Saved entries:
━━━━
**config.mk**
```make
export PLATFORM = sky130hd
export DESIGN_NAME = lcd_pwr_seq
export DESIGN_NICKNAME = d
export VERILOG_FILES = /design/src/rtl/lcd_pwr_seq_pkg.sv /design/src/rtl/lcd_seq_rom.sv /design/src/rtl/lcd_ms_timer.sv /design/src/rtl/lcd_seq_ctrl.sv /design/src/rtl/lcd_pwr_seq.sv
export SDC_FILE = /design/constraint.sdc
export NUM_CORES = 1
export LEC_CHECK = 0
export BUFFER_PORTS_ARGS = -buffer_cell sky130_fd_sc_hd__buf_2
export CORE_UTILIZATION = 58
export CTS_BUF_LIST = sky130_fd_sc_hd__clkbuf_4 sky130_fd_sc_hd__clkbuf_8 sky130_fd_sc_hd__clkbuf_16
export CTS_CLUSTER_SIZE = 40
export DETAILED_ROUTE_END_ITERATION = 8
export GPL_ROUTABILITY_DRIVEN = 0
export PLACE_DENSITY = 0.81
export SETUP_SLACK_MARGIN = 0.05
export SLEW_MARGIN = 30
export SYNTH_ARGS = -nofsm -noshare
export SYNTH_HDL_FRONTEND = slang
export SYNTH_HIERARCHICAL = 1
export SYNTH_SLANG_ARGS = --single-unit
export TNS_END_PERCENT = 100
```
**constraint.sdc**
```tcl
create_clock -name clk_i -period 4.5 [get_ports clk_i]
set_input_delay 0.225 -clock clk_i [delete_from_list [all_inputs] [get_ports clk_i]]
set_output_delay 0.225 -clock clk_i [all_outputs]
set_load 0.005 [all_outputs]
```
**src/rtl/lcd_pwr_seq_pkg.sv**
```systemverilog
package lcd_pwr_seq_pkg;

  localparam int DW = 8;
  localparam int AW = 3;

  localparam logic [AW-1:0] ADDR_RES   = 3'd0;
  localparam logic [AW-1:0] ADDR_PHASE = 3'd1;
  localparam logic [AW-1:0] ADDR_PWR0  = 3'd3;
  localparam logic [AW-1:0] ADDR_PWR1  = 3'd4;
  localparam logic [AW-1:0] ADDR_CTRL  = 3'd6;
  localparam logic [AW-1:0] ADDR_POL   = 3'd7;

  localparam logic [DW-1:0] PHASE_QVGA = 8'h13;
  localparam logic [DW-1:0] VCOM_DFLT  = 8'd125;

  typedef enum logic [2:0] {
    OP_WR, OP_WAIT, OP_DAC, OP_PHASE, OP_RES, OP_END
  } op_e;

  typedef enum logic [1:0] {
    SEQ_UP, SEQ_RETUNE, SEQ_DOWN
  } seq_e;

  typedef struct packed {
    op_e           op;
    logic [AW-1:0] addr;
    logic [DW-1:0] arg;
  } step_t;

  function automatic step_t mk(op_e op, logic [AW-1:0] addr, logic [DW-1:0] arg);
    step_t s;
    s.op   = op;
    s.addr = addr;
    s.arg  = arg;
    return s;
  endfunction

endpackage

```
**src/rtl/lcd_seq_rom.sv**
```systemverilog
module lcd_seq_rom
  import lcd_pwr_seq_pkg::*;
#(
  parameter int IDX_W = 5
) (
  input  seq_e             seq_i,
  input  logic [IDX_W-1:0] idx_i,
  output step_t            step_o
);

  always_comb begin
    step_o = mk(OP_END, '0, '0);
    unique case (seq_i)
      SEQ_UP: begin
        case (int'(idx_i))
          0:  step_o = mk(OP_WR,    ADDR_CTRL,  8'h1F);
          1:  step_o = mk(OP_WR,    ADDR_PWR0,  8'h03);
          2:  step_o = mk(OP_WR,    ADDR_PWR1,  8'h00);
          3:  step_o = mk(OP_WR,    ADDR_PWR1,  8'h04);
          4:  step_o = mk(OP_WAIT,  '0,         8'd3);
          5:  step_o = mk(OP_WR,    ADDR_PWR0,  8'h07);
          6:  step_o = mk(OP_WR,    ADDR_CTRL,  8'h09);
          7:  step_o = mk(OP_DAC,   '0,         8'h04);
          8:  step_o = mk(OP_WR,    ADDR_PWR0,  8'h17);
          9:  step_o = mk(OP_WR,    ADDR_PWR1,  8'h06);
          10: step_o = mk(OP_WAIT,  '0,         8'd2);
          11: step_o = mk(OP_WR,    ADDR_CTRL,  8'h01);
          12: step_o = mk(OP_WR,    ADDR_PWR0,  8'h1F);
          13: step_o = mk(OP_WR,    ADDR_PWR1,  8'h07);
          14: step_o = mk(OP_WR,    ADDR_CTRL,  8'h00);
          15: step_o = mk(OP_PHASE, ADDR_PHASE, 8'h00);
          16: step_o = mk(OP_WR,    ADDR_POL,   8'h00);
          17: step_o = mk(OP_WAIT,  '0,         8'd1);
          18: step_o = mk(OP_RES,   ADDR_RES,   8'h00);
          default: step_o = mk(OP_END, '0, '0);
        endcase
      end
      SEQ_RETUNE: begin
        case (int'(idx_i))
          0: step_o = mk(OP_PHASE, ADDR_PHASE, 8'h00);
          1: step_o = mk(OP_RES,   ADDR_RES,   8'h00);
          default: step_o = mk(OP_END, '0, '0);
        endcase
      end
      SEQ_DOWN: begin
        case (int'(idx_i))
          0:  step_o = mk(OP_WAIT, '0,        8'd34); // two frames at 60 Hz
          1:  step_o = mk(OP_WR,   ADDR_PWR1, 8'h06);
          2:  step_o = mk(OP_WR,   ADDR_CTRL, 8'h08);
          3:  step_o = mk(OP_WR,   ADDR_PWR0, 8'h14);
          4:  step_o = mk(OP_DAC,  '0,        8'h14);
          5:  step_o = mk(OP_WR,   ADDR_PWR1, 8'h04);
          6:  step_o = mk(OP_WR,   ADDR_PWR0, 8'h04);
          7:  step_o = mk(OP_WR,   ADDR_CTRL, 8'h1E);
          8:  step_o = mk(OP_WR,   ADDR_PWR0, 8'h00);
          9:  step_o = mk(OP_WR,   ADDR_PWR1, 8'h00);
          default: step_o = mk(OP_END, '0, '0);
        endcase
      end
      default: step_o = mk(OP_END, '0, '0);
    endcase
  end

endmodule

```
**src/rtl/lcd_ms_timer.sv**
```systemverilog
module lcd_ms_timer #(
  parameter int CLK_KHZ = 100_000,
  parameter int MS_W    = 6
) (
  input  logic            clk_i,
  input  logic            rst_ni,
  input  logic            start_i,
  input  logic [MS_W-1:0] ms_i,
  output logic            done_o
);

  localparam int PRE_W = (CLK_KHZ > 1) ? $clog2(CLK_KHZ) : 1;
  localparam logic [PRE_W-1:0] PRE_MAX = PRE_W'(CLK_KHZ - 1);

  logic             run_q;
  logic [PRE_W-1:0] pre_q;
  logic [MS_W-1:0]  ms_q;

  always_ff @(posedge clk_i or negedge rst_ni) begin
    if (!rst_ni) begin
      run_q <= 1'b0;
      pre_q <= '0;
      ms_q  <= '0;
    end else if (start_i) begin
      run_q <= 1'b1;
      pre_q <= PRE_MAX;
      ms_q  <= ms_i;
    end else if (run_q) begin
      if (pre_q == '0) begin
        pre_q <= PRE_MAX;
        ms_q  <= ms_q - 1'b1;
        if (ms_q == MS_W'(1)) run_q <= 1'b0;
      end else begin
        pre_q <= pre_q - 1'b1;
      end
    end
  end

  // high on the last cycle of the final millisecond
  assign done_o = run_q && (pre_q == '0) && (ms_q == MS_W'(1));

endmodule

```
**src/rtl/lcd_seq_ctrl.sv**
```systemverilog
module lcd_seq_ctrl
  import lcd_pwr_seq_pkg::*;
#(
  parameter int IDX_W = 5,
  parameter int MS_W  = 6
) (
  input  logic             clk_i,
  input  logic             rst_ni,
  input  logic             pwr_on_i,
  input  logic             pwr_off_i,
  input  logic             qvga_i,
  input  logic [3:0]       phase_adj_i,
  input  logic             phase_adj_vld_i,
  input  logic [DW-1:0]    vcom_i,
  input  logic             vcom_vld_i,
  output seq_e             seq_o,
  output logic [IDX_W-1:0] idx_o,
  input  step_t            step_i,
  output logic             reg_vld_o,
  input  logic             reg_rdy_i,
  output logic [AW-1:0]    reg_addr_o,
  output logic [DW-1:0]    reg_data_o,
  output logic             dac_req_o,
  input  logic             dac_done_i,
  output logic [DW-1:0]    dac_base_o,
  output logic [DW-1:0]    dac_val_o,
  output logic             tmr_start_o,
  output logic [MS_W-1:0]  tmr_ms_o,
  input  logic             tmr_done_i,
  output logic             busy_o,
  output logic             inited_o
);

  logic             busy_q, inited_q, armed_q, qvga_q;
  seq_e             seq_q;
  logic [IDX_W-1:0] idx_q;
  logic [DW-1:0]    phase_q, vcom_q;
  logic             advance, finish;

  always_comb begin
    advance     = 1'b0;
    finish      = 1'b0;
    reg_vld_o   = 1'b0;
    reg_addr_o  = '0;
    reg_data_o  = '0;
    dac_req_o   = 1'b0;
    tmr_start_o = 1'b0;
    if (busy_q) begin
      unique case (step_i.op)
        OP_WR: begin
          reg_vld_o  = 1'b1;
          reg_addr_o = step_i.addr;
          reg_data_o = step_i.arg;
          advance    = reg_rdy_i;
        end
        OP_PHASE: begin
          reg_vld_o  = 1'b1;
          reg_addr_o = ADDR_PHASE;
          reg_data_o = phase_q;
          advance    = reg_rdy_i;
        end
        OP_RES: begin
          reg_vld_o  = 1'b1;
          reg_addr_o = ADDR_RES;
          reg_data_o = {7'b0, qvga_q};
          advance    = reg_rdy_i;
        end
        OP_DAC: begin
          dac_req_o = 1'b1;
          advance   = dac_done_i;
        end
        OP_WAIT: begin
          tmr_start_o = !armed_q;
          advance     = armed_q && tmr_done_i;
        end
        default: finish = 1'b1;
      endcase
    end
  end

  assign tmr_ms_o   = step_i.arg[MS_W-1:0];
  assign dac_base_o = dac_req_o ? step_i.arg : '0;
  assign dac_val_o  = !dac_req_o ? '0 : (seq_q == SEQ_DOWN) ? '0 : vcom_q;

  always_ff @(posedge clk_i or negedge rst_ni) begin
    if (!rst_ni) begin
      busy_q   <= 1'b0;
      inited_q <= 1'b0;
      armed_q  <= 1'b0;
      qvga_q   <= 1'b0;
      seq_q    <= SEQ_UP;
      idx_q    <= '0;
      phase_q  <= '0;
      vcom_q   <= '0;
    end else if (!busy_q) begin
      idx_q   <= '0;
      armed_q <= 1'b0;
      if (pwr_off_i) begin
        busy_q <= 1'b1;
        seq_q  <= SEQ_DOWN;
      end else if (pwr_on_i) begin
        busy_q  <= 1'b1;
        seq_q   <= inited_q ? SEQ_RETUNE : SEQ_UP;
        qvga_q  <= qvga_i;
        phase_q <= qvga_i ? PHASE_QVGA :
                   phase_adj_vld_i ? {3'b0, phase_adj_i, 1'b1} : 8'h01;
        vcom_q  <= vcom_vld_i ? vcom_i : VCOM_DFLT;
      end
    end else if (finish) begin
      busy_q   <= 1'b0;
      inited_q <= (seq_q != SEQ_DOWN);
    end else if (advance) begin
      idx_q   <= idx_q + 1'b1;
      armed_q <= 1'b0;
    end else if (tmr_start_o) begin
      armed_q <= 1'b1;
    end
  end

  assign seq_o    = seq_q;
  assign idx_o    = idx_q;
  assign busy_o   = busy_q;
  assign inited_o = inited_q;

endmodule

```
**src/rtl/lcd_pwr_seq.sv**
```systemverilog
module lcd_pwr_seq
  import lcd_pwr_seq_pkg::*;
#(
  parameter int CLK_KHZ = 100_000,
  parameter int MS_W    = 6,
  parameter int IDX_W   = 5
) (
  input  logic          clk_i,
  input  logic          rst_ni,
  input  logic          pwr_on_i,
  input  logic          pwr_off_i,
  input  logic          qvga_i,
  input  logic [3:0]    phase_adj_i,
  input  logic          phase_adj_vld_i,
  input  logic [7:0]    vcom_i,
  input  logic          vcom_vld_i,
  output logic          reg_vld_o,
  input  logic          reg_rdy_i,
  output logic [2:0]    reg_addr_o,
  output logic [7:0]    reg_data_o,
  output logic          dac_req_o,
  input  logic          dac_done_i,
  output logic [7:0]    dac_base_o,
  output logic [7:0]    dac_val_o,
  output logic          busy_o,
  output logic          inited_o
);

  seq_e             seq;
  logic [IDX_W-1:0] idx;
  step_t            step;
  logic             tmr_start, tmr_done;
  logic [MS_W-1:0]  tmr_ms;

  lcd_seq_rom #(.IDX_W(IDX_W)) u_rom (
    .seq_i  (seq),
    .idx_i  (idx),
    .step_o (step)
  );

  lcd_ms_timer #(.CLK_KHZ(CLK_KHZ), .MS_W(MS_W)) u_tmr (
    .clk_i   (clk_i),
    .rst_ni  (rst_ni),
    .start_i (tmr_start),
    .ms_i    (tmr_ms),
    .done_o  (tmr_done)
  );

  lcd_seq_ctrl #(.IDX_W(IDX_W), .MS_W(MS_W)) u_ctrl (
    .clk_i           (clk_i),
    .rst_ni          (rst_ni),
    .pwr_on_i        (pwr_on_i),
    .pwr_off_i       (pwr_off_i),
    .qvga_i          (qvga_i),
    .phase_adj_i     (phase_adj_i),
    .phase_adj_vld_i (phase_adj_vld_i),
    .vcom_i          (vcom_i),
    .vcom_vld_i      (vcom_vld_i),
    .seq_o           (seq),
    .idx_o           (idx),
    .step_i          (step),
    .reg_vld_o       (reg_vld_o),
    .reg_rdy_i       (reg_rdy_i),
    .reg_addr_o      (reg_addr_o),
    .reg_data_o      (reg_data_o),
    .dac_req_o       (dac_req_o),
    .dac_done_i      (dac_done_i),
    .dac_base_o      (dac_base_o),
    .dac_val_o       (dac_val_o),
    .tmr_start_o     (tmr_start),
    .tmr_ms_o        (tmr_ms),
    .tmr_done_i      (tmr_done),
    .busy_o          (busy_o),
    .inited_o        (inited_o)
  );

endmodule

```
━━━━
Which lines of the data hold the string "enum"? Return each of them.

  typedef enum logic [2:0] {
  typedef enum logic [1:0] {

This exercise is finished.